Are you serious?  You can not find any cons for CFL's as opposed to HID's???  How about the fact that you will need a whole lot of them to even equal the smallest HID.  The only real con that HID's have is that they generate heat, but it is all relative... So yes a 400 watt HPS will generate more heat then a 40 watt cfl, but in order to actually match the lighting out put, you would need around 12, not even 10 because HID's are more efficient.  So in the end to match the 400 watts of HID generated light, your 12 CFL's would end up being a lot hotter then the 400 watt HID.  Another major factor is that even with the CFL's matching the wattage the light being emitted from each lamp is far less as such less intense, with a weaker penetrating power. 

Don't get me wrong Cfl's are wonderful, especially in a smaller enclosed space, the benefit of having a cfl set up would be that your light while being less intense would be spread out more evenly over the canopy.

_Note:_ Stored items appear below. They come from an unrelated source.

This is an optimization exercise on Yosys and OpenROAD, whose aim is small area, not a production implementation.
In this exercise RTL edits were held to simulation tests only and were not proved equivalent to the original.
Power figures rest on the tool's default switching activity, not on a simulated workload. The flow treats the clock pin as an ideal source, which a real chip does not have.

Design fft_sequencer, start of the top module:
module fft_sequencer
#(
    parameter int unsigned LOG2N = fft_sequencer_pkg::LOG2N,
    parameter int unsigned W     = fft_sequencer_pkg::W
) (
    input  logic               clk,
    input  logic               rst,
    input  logic               start,
    input  logic               in_valid,
    output logic               in_ready,
    input  logic [W-1:0]       in_re,
    input  logic [W-1:0]       in_im,
    output logic [STAGE_W-1:0] bf_stage,
    output logic [LOG2N-1:0]   bf_i,
    output logic [LOG2N-1:0]   bf_j,
    output logic [W-1:0]       bf_xir,
    output logic [W-1:0]       bf_xic,
    output logic [W-1:0]       bf_xjr,
    output logic [W-1:0]       bf_xjc,
    input  logic [W-1:0]       bf_yir,
    input  logic [W-1:0]       bf_yic,
    input  logic [W-1:0]       bf_yjr,
    input  logic [W-1:0]       bf_yjc,
    output logic               out_valid,
    input  logic               out_ready,
    output logic [W-1:0]       out_re,
    output logic [W-1:0]       out_im,
    output logic [LOG2N-1:0]   out_idx,
    output logic               busy,
    output logic               done
);
clock: 10.0 ns
lec_check: 0
cap_margin: 20
core_margin: 2
core_utilization: 50
place_density: 0.65
slew_margin: 20
synth_hierarchical: 1
synth_minimum_keep_size: 0
buffer_ports_args: -buffer_cell sky130_fd_sc_hd__buf_1
cts_args: -sink_clustering_enable -repair_clock_nets -dont_use_dummy_load -buf_list {sky130_fd_sc_hd__clkbuf_16} -sink_clustering_size 32 -sink_clustering_max_diameter 100
standard.sh (not shown) runs the stock make flow with config.mk's settings and CLKGATE_MAP_FILE= SYNTH_SCRIPT=/design/flow/synth_recipe.tcl, a recipe that flattens the netlist after the stock synthesis.
==> flow/flow/run.sh <==
#!/bin/bash
# Standard layout with these changes: the port buffers use the smallest buffer cell, and
# clock tree synthesis adds no dummy loads and uses larger sink clusters. ORFS writes
# each tool's log under orfs/logs; make's output goes to standard.log here.
set -euo pipefail
cat >> config.mk <<'EOC'
export BUFFER_PORTS_ARGS = -buffer_cell sky130_fd_sc_hd__buf_1
export CTS_ARGS = -sink_clustering_enable -repair_clock_nets -dont_use_dummy_load -buf_list {sky130_fd_sc_hd__clkbuf_16} -sink_clustering_size 32 -sink_clustering_max_diameter 100
EOC
bash standard.sh > standard.log 2>&1
Next try:
--- a/flow/flow/run.sh
+++ b/flow/flow/run.sh
@@ -7,3 +7,3 @@
 export BUFFER_PORTS_ARGS = -buffer_cell sky130_fd_sc_hd__buf_1
-export CTS_ARGS = -sink_clustering_enable -repair_clock_nets -dont_use_dummy_load -buf_list {sky130_fd_sc_hd__clkbuf_16} -sink_clustering_size 32 -sink_clustering_max_diameter 100
+export CTS_ARGS = -sink_clustering_enable -repair_clock_nets -dont_use_dummy_load -buf_list {sky130_fd_sc_hd__clkbuf_16} -sink_clustering_size 30 -sink_clustering_max_diameter 100
 EOC
==> flow/config.mk (replaced) <==
export PLATFORM = sky130hd
export DESIGN_NAME = fft_sequencer
export DESIGN_NICKNAME = fft_sequencer
export VERILOG_FILES = /design/flow/design.v
export SDC_FILE = /design/flow/constraint.sdc
export NUM_CORES = 4
export LEC_CHECK = 0
export CAP_MARGIN = 20
export CORE_MARGIN = 2
export CORE_UTILIZATION = 25
export PLACE_DENSITY = 0.5
export SLEW_MARGIN = 20
export SYNTH_HIERARCHICAL = 1
export SYNTH_MINIMUM_KEEP_SIZE = 0
export BUFFER_PORTS_ARGS = -buffer_cell sky130_fd_sc_hd__buf_1
export CTS_ARGS = -sink_clustering_enable -repair_clock_nets -dont_use_dummy_load -buf_list {sky130_fd_sc_hd__clkbuf_16} -sink_clustering_size 30 -sink_clustering_max_diameter 100
Effect:
- The changed run passed the timing, design-rule and antenna checks
- global-route usage is lower by 8.7 points
- design area is higher by 3.3%
- die area is higher by 98%
- area after synthesis stays the same
- flip-flop and latch count does not change
- power is higher by 1.3%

By the way MH and HPS or both different types of HID's, their is no light simply called HID.  Both HPS or MH can be used throughout the entire process.  Yes, MH is better to used during veg and HPS in flowering, but this is not different then cool and warm cfl's


----------



## TokeWithHope (Sep 15, 2008)

also to setup all of those cfls there is all of the wire setup and cords running everywhere. they can be used in small spaces but i think that they dont have anything on mh/hps lamps. plus if u put a mh/hps on a light mover they spread light evenly over the canopy and build up less heat. and like massproducer said once you start using so many cfls they energy efficient ability goes out the window one cfl compared to even one 250 watt mh/hps of course u save alot but with the other 10 bulbs u need it actually means more wattage


----------



## papabeach1 (Sep 15, 2008)

let me get this right...for flowering I can use cfls
let say, 40w. of cfl alone provides only 3000 lumens per sq. ft. 
and HPS 400w. provides 45000 (45k) lumens per sq ft. if I want cfls to match these much of lumens hps provides, I would have to put up with 24 cfl bulbs in a hood? and alltogether watts of it will be 960 watts, ouch?


----------



## papabeach1 (Sep 15, 2008)

or is this 100 w replacment and actually runs 23 watts and provides 1700 lumens per sq ft. to match that 400w hps lumens I would have to get 45 cfl bulbs,  here the math 23wx45 blubs =1035 watts, thats other ouch too.. that goes for watts per hour on the meter,  thats bad..


----------



## canibanol cannonball (Sep 15, 2008)

CFL con - trying to figure how many bulbs based on room size and lumins.


----------



## gettinggray1964 (Sep 15, 2008)

i did my first two grows with cfls. they worked well, but i was always haveing to move lights, and burning plants if you dont stay on top of them.... now i have 400 HPS , much less stress on me ..........


----------



## The Hemp Goddess (Sep 15, 2008)

"...mh hps and hids, the pros, it works great,..."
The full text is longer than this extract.